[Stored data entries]
————————

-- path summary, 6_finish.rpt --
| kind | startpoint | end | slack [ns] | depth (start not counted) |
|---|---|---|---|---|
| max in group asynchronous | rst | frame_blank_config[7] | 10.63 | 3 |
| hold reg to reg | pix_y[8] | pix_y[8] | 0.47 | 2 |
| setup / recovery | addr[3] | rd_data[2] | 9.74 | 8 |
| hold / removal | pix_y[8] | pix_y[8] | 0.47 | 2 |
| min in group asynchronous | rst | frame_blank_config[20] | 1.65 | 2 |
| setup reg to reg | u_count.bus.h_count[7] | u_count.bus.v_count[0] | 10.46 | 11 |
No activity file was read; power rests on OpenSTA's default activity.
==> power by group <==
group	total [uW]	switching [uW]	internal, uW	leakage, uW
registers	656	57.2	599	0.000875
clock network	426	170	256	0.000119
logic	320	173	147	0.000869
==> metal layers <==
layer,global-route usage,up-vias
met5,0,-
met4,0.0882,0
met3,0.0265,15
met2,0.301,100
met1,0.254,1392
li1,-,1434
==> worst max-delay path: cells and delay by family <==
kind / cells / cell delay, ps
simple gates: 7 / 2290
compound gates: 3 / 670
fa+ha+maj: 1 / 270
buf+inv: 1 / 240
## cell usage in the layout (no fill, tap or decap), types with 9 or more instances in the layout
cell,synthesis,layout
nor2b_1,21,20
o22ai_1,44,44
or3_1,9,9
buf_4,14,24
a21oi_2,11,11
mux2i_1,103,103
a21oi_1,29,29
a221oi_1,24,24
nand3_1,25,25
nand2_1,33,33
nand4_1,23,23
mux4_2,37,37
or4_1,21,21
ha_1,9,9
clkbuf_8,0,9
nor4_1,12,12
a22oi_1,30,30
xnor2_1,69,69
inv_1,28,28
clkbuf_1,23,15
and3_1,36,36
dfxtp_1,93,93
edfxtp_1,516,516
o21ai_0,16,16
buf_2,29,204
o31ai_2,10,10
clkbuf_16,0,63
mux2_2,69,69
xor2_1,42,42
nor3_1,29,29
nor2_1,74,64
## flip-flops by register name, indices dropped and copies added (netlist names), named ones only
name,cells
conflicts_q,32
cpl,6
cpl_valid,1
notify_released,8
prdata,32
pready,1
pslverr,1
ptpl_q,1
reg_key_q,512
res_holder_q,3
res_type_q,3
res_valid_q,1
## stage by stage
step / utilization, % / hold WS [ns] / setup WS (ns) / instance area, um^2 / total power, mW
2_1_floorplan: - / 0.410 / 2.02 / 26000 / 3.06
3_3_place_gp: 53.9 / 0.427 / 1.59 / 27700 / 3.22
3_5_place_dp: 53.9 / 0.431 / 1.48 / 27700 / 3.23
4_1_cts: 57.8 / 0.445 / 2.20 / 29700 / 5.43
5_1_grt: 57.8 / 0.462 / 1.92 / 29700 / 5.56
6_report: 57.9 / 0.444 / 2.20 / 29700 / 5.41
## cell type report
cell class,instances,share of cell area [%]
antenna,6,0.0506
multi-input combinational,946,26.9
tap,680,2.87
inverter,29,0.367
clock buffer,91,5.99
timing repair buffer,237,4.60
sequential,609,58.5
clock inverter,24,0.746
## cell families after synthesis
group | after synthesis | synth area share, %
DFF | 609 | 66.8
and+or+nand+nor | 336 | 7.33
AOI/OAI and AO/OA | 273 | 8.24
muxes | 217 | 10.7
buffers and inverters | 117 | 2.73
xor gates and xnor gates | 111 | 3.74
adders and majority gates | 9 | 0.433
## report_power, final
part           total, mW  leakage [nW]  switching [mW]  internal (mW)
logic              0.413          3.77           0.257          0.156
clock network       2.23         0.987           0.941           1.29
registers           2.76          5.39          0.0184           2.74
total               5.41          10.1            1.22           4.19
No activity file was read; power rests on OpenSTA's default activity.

————————

Directions for this task
Write out the data again in full. Match it exactly.

Answer for the task
-- path summary, 6_finish.rpt --
| kind | startpoint | end | slack [ns] | depth (start not counted) |
|---|---|---|---|---|
| max in group asynchronous | rst | frame_blank_config[7] | 10.63 | 3 |
| hold reg to reg | pix_y[8] | pix_y[8] | 0.47 | 2 |
| setup / recovery | addr[3] | rd_data[2] | 9.74 | 8 |
| hold / removal | pix_y[8] | pix_y[8] | 0.47 | 2 |
| min in group asynchronous | rst | frame_blank_config[20] | 1.65 | 2 |
| setup reg to reg | u_count.bus.h_count[7] | u_count.bus.v_count[0] | 10.46 | 11 |
No activity file was read; power rests on OpenSTA's default activity.
==> power by group <==
group	total [uW]	switching [uW]	internal, uW	leakage, uW
registers	656	57.2	599	0.000875
clock network	426	170	256	0.000119
logic	320	173	147	0.000869
==> metal layers <==
layer,global-route usage,up-vias
met5,0,-
met4,0.0882,0
met3,0.0265,15
met2,0.301,100
met1,0.254,1392
li1,-,1434
==> worst max-delay path: cells and delay by family <==
kind / cells / cell delay, ps
simple gates: 7 / 2290
compound gates: 3 / 670
fa+ha+maj: 1 / 270
buf+inv: 1 / 240
## cell usage in the layout (no fill, tap or decap), types with 9 or more instances in the layout
cell,synthesis,layout
nor2b_1,21,20
o22ai_1,44,44
or3_1,9,9
buf_4,14,24
a21oi_2,11,11
mux2i_1,103,103
a21oi_1,29,29
a221oi_1,24,24
nand3_1,25,25
nand2_1,33,33
nand4_1,23,23
mux4_2,37,37
or4_1,21,21
ha_1,9,9
clkbuf_8,0,9
nor4_1,12,12
a22oi_1,30,30
xnor2_1,69,69
inv_1,28,28
clkbuf_1,23,15
and3_1,36,36
dfxtp_1,93,93
edfxtp_1,516,516
o21ai_0,16,16
buf_2,29,204
o31ai_2,10,10
clkbuf_16,0,63
mux2_2,69,69
xor2_1,42,42
nor3_1,29,29
nor2_1,74,64
## flip-flops by register name, indices dropped and copies added (netlist names), named ones only
name,cells
conflicts_q,32
cpl,6
cpl_valid,1
notify_released,8
prdata,32
pready,1
pslverr,1
ptpl_q,1
reg_key_q,512
res_holder_q,3
res_type_q,3
res_valid_q,1
## stage by stage
step / utilization, % / hold WS [ns] / setup WS (ns) / instance area, um^2 / total power, mW
2_1_floorplan: - / 0.410 / 2.02 / 26000 / 3.06
3_3_place_gp: 53.9 / 0.427 / 1.59 / 27700 / 3.22
3_5_place_dp: 53.9 / 0.431 / 1.48 / 27700 / 3.23
4_1_cts: 57.8 / 0.445 / 2.20 / 29700 / 5.43
5_1_grt: 57.8 / 0.462 / 1.92 / 29700 / 5.56
6_report: 57.9 / 0.444 / 2.20 / 29700 / 5.41
## cell type report
cell class,instances,share of cell area [%]
antenna,6,0.0506
multi-input combinational,946,26.9
tap,680,2.87
inverter,29,0.367
clock buffer,91,5.99
timing repair buffer,237,4.60
sequential,609,58.5
clock inverter,24,0.746
## cell families after synthesis
group | after synthesis | synth area share, %
DFF | 609 | 66.8
and+or+nand+nor | 336 | 7.33
AOI/OAI and AO/OA | 273 | 8.24
muxes | 217 | 10.7
buffers and inverters | 117 | 2.73
xor gates and xnor gates | 111 | 3.74
adders and majority gates | 9 | 0.433
## report_power, final
part           total, mW  leakage [nW]  switching [mW]  internal (mW)
logic              0.413          3.77           0.257          0.156
clock network       2.23         0.987           0.941           1.29
registers           2.76          5.39          0.0184           2.74
total               5.41          10.1            1.22           4.19
No activity file was read; power rests on OpenSTA's default activity.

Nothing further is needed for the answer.